### src/verilog/alu_pkg.sv
`default_nettype none

package alu_pkg;

    // ============================================================
    // Opcodes and shift types in ARM data-processing encoding
    // ============================================================
    typedef enum logic [3:0] {
        OP_AND = 4'd0,
        OP_EOR = 4'd1,
        OP_SUB = 4'd2,
        OP_ADD = 4'd4,
        OP_ADC = 4'd5,
        OP_SBC = 4'd6,
        OP_ORR = 4'd12,
        OP_MOV = 4'd13,
        OP_BIC = 4'd14
    } alu_op_e;                                 // Other codes unsupported

    typedef enum logic [1:0] {
        SH_LSL = 2'd0,
        SH_LSR = 2'd1,
        SH_ASR = 2'd2,
        SH_ROR = 2'd3
    } shift_e;

    // Instruction word field positions
    localparam int OP2_MSB = 11;
    localparam int OP2_LSB = 0;
    localparam int S_BIT   = 20;                // Set condition codes
    localparam int OPC_MSB = 24;
    localparam int OPC_LSB = 21;
    localparam int IMM_BIT = 25;                // Operand 2 is immediate

    // ============================================================
    // Operand 2 field decoded two ways from the same 12 bits
    // ============================================================
    typedef struct packed {
        logic [3:0] rot;                        // Rotate right by 2*rot
        logic [7:0] imm8;
    } op2_imm_t;

    typedef struct packed {
        logic [4:0] shift_imm;                  // Amount from instruction
        shift_e     stype;
        logic       reg_shift;                  // Amount from Rs instead
        logic [3:0] unused;
    } op2_reg_t;

    typedef union packed {
        op2_imm_t imm;
        op2_reg_t rg;
    } op2_field_u;

    typedef struct packed {
        logic n;
        logic z;
        logic c;
        logic v;
    } nzcv_t;

endpackage

`default_nettype wire

### src/verilog/alu_regmap_pkg.sv
`default_nettype none

package alu_regmap_pkg;

    localparam int WB_ADR_W = 5;                // Byte address width

    // Register byte offsets with the low two bits ignored on decode
    localparam logic [WB_ADR_W-1:0] REG_INSTR  = 5'h00;  // Write issues
    localparam logic [WB_ADR_W-1:0] REG_RN     = 5'h04;
    localparam logic [WB_ADR_W-1:0] REG_RM     = 5'h08;
    localparam logic [WB_ADR_W-1:0] REG_RS     = 5'h0C;  // Bits 7:0 used
    localparam logic [WB_ADR_W-1:0] REG_FLAGS  = 5'h10;
    localparam logic [WB_ADR_W-1:0] REG_RESULT = 5'h14;  // Read only
    localparam logic [WB_ADR_W-1:0] REG_STATUS = 5'h18;  // Read only

    localparam int FLAGS_LSB   = 28;            // NZCV in bits 31:28
    localparam int STATUS_BUSY = 0;

endpackage

`default_nettype wire

### src/verilog/alu_regs.sv
`timescale 1ns/1ps
`default_nettype none

module alu_regs
    import alu_pkg::*;
    import alu_regmap_pkg::*;
(
    input  logic                clk,
    input  logic                rst_n,
    input  logic                wb_cyc,
    input  logic                wb_stb,
    input  logic                wb_we,
    input  logic [WB_ADR_W-1:0] wb_adr,
    input  logic [31:0]         wb_dat_w,
    input  logic [3:0]          wb_sel,
    output logic [31:0]         wb_dat_r,
    output logic                wb_ack,
    output logic                start,          // One-cycle issue pulse
    output alu_op_e             op,
    output logic                s,
    output logic                imm,
    output op2_field_u          op2,
    output logic [31:0]         rn,
    output logic [31:0]         rm,
    output logic [7:0]          rs_amt,
    output nzcv_t               flags_in,
    input  logic                done,           // From second execute stage
    input  logic [31:0]         result,
    input  nzcv_t               flags_out
);

    logic [31:0]         instr_r;
    logic [31:0]         rn_r;
    logic [31:0]         rm_r;
    logic [31:0]         rs_r;
    nzcv_t               flags_r;
    logic [31:0]         result_r;
    logic                busy;              // Instruction in flight
    logic                bus_req;           // Access accepted this edge
    logic [WB_ADR_W-1:0] adr_w;             // Word-aligned address
    logic [31:0]         rd_data;
    logic [31:0]         flags_word;

    // Byte-lane merge for partial writes
    function automatic logic [31:0] byte_merge(
        input logic [31:0] old_val,
        input logic [31:0] new_val,
        input logic [3:0]  sel
    );
        logic [31:0] merged;
        merged = old_val;
        for (int i = 0; i < 4; i++) begin
            if (sel[i]) begin
                merged[8*i +: 8] = new_val[8*i +: 8];
            end
        end
        return merged;
    endfunction

    // ============================================================
    // Bus decode and read mux
    // ============================================================
    assign adr_w   = {wb_adr[WB_ADR_W-1:2], 2'b00};
    assign bus_req = wb_cyc && wb_stb && !wb_ack && !busy;  // Stall while busy

    assign flags_word = byte_merge({flags_r, 28'd0}, wb_dat_w, wb_sel);

    always_comb begin
        rd_data = '0;                       // Unmapped reads zero
        case (adr_w)
            REG_INSTR:  rd_data = instr_r;
            REG_RN:     rd_data = rn_r;
            REG_RM:     rd_data = rm_r;
            REG_RS:     rd_data = rs_r;
            REG_FLAGS:  rd_data[FLAGS_LSB +: 4] = flags_r;
            REG_RESULT: rd_data = result_r;
            REG_STATUS: rd_data[STATUS_BUSY] = busy;
            default:    rd_data = '0;
        endcase
    end

    // ============================================================
    // Register file, ack and issue control
    // ============================================================
    always_ff @(posedge clk) begin
        if (!rst_n) begin
            wb_ack   <= 1'b0;
            wb_dat_r <= '0;
            busy     <= 1'b0;
            start    <= 1'b0;
            instr_r  <= '0;
            rn_r     <= '0;
            rm_r     <= '0;
            rs_r     <= '0;
            flags_r  <= '0;
            result_r <= '0;
        end else begin
            wb_ack <= 1'b0;                 // Single-cycle ack
            start  <= 1'b0;
            if (done) begin                 // Completion from execute path
                result_r <= result;
                flags_r  <= flags_out;
                busy     <= 1'b0;
            end
            if (bus_req) begin
                wb_ack   <= 1'b1;
                wb_dat_r <= rd_data;
                if (wb_we) begin
                    case (adr_w)
                        REG_INSTR: begin
                            instr_r <= byte_merge(instr_r, wb_dat_w, wb_sel);
                            busy    <= 1'b1;     // Lock bus until done
                            start   <= 1'b1;
                        end
                        REG_RN:    rn_r    <= byte_merge(rn_r, wb_dat_w, wb_sel);
                        REG_RM:    rm_r    <= byte_merge(rm_r, wb_dat_w, wb_sel);
                        REG_RS:    rs_r    <= byte_merge(rs_r, wb_dat_w, wb_sel);
                        REG_FLAGS: flags_r <= flags_word[FLAGS_LSB +: 4];
                        default: ;                 // RESULT, STATUS read only
                    endcase
                end
            end
        end
    end

    // Decoded instruction fields to the execute path
    assign op       = alu_op_e'(instr_r[OPC_MSB:OPC_LSB]);
    assign s        = instr_r[S_BIT];
    assign imm      = instr_r[IMM_BIT];
    assign op2      = instr_r[OP2_MSB:OP2_LSB];
    assign rn       = rn_r;
    assign rm       = rm_r;
    assign rs_amt   = rs_r[7:0];            // Upper Rs bits ignored
    assign flags_in = flags_r;

endmodule

`default_nettype wire

### src/verilog/alu_shifter.sv
`timescale 1ns/1ps
`default_nettype none

module alu_shifter
    import alu_pkg::*;
(
    input  logic        clk,
    input  logic        rst_n,
    input  logic        start,
    input  alu_op_e     op,
    input  logic        s,
    input  logic        imm,
    input  op2_field_u  op2,
    input  logic [31:0] rn,
    input  logic [31:0] rm,
    input  logic [7:0]  rs_amt,
    input  nzcv_t       flags_in,
    output logic        valid,
    output alu_op_e     op_q,
    output logic        s_q,
    output logic [31:0] rn_q,
    output logic [31:0] shifter_out,
    output logic        shifter_carry,
    output nzcv_t       flags_q
);

    logic [7:0]  amt;                       // Register-form shift amount
    logic [32:0] lsl_ext;                   // Bit 32 is the carry out
    logic [32:0] lsr_ext;                   // Bit 0 is the carry out
    logic [32:0] asr_ext;
    logic [63:0] ror_dbl;
    logic [63:0] imm_dbl;
    logic [31:0] sh_val;
    logic        sh_c;

    assign amt     = op2.rg.reg_shift ? rs_amt : {3'b000, op2.rg.shift_imm};
    assign lsl_ext = {1'b0, rm} << amt[4:0];
    assign lsr_ext = {rm, 1'b0} >> amt[4:0];
    assign asr_ext = $signed({rm, 1'b0}) >>> amt[4:0];
    assign ror_dbl = {rm, rm} >> amt[4:0];  // Rotate via doubled word
    assign imm_dbl = {24'd0, op2.imm.imm8, 24'd0, op2.imm.imm8} >> {op2.imm.rot, 1'b0};

    // ============================================================
    // Operand 2 and shifter carry
    // ============================================================
    always_comb begin
        sh_val = rm;                        // Amount 0, no shift
        sh_c   = flags_in.c;
        if (imm) begin
            sh_val = imm_dbl[31:0];
            if (op2.imm.rot != 4'd0) begin
                sh_c = imm_dbl[31];
            end
        end else if (amt != 8'd0) begin
            case (op2.rg.stype)
                SH_LSL: begin
                    sh_val = (amt < 8'd32) ? lsl_ext[31:0] : 32'd0;
                    sh_c   = (amt < 8'd32) ? lsl_ext[32] : (amt == 8'd32) & rm[0];
                end
                SH_LSR: begin
                    sh_val = (amt < 8'd32) ? lsr_ext[32:1] : 32'd0;
                    sh_c   = (amt < 8'd32) ? lsr_ext[0] : (amt == 8'd32) & rm[31];
                end
                SH_ASR: begin
                    sh_val = (amt < 8'd32) ? asr_ext[32:1] : {32{rm[31]}};  // Saturates
                    sh_c   = (amt < 8'd32) ? asr_ext[0] : rm[31];
                end
                default: begin          // ROR by amount mod 32
                    sh_val = ror_dbl[31:0];
                    sh_c   = ror_dbl[31];   // Multiple of 32 gives Rm[31]
                end
            endcase
        end
    end

    always_ff @(posedge clk) begin
        if (!rst_n) begin
            valid <= 1'b0;
        end else begin
            valid <= start;
        end
    end

    // Stage payload captured on issue
    always_ff @(posedge clk) begin
        if (start) begin
            op_q          <= op;
            s_q           <= s;
            rn_q          <= rn;
            shifter_out   <= sh_val;
            shifter_carry <= sh_c;
            flags_q       <= flags_in;
        end
    end

endmodule

`default_nettype wire

### src/verilog/alu_exec.sv
`timescale 1ns/1ps
`default_nettype none

module alu_exec
    import alu_pkg::*;
(
    input  logic        clk,
    input  logic        rst_n,
    input  logic        valid,
    input  alu_op_e     op_q,
    input  logic        s_q,
    input  logic [31:0] rn_q,
    input  logic [31:0] shifter_out,
    input  logic        shifter_carry,
    input  nzcv_t       flags_q,
    output logic        done,
    output logic [31:0] result,
    output nzcv_t       flags_out
);

    logic        sub_op;                    // SUB or SBC
    logic [31:0] b_eff;                     // Operand 2, inverted for subtract
    logic        cy_in;
    logic [32:0] sum;
    logic        ovf;
    logic [31:0] res;
    logic        arith;
    logic        known;                     // Supported opcode
    nzcv_t       flags_nx;

    // ============================================================
    // Shared adder doing subtraction as Rn + ~B + carry
    // ============================================================
    assign sub_op = (op_q == OP_SUB) || (op_q == OP_SBC);
    assign b_eff  = sub_op ? ~shifter_out : shifter_out;

    always_comb begin
        case (op_q)
            OP_SUB:         cy_in = 1'b1;
            OP_ADC, OP_SBC: cy_in = flags_q.c;  // SBC borrows on C clear
            default:        cy_in = 1'b0;
        endcase
    end

    assign sum = {1'b0, rn_q} + {1'b0, b_eff} + {32'd0, cy_in};
    assign ovf = (rn_q[31] == b_eff[31]) && (sum[31] != rn_q[31]);  // Signed overflow

    always_comb begin
        res   = '0;                         // Unsupported gives 0
        arith = 1'b0;
        known = 1'b1;
        case (op_q)
            OP_ADD, OP_ADC, OP_SUB, OP_SBC: begin
                res   = sum[31:0];
                arith = 1'b1;
            end
            OP_AND:  res = rn_q & shifter_out;
            OP_EOR:  res = rn_q ^ shifter_out;
            OP_ORR:  res = rn_q | shifter_out;
            OP_BIC:  res = rn_q & ~shifter_out;
            OP_MOV:  res = shifter_out;
            default: known = 1'b0;
        endcase
    end

    // NZCV update under S
    always_comb begin
        flags_nx = flags_q;
        if (s_q && known) begin
            flags_nx.n = res[31];
            flags_nx.z = (res == 32'd0);
            flags_nx.c = arith ? sum[32] : shifter_carry;  // Inverted borrow on sub
            flags_nx.v = arith ? ovf : flags_q.v;
        end
    end

    always_ff @(posedge clk) begin
        if (!rst_n) begin
            done <= 1'b0;
        end else begin
            done <= valid;
        end
    end

    always_ff @(posedge clk) begin
        if (valid) begin
            result    <= res;
            flags_out <= flags_nx;
        end
    end

endmodule

`default_nettype wire

### src/verilog/alu_wb_top.sv
`timescale 1ns/1ps
`default_nettype none

module alu_wb_top
    import alu_pkg::*;
    import alu_regmap_pkg::*;
(
    input  logic                clk,
    input  logic                rst_n,
    input  logic                wb_cyc,
    input  logic                wb_stb,
    input  logic                wb_we,
    input  logic [WB_ADR_W-1:0] wb_adr,
    input  logic [31:0]         wb_dat_w,
    input  logic [3:0]          wb_sel,
    output logic [31:0]         wb_dat_r,
    output logic                wb_ack
);

    // Issue path
    logic        start;
    alu_op_e     op;
    logic        s;
    logic        imm;
    op2_field_u  op2;
    logic [31:0] rn;
    logic [31:0] rm;
    logic [7:0]  rs_amt;
    nzcv_t       flags_in;

    // Stage link
    logic        valid;
    alu_op_e     op_q;
    logic        s_q;
    logic [31:0] rn_q;
    logic [31:0] shifter_out;
    logic        shifter_carry;
    nzcv_t       flags_q;

    // Completion
    logic        done;
    logic [31:0] result;
    nzcv_t       flags_out;

    alu_regs alu_regs_inst (
        .clk      (clk),
        .rst_n    (rst_n),
        .wb_cyc   (wb_cyc),
        .wb_stb   (wb_stb),
        .wb_we    (wb_we),
        .wb_adr   (wb_adr),
        .wb_dat_w (wb_dat_w),
        .wb_sel   (wb_sel),
        .wb_dat_r (wb_dat_r),
        .wb_ack   (wb_ack),
        .start    (start),
        .op       (op),
        .s        (s),
        .imm      (imm),
        .op2      (op2),
        .rn       (rn),
        .rm       (rm),
        .rs_amt   (rs_amt),
        .flags_in (flags_in),
        .done     (done),
        .result   (result),
        .flags_out(flags_out)
    );

    alu_shifter alu_shifter_inst (
        .clk          (clk),
        .rst_n        (rst_n),
        .start        (start),
        .op           (op),
        .s            (s),
        .imm          (imm),
        .op2          (op2),
        .rn           (rn),
        .rm           (rm),
        .rs_amt       (rs_amt),
        .flags_in     (flags_in),
        .valid        (valid),
        .op_q         (op_q),
        .s_q          (s_q),
        .rn_q         (rn_q),
        .shifter_out  (shifter_out),
        .shifter_carry(shifter_carry),
        .flags_q      (flags_q)
    );

    alu_exec alu_exec_inst (
        .clk          (clk),
        .rst_n        (rst_n),
        .valid        (valid),
        .op_q         (op_q),
        .s_q          (s_q),
        .rn_q         (rn_q),
        .shifter_out  (shifter_out),
        .shifter_carry(shifter_carry),
        .flags_q      (flags_q),
        .done         (done),
        .result       (result),
        .flags_out    (flags_out)
    );

endmodule

`default_nettype wire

__Description of the task__
Print exactly, and only, the lines beginning at the top of the listing and ending at the line with "ARM data-processing encoding".

__Output below__
### src/verilog/alu_pkg.sv
`default_nettype none

package alu_pkg;

    // ============================================================
    // Opcodes and shift types in ARM data-processing encoding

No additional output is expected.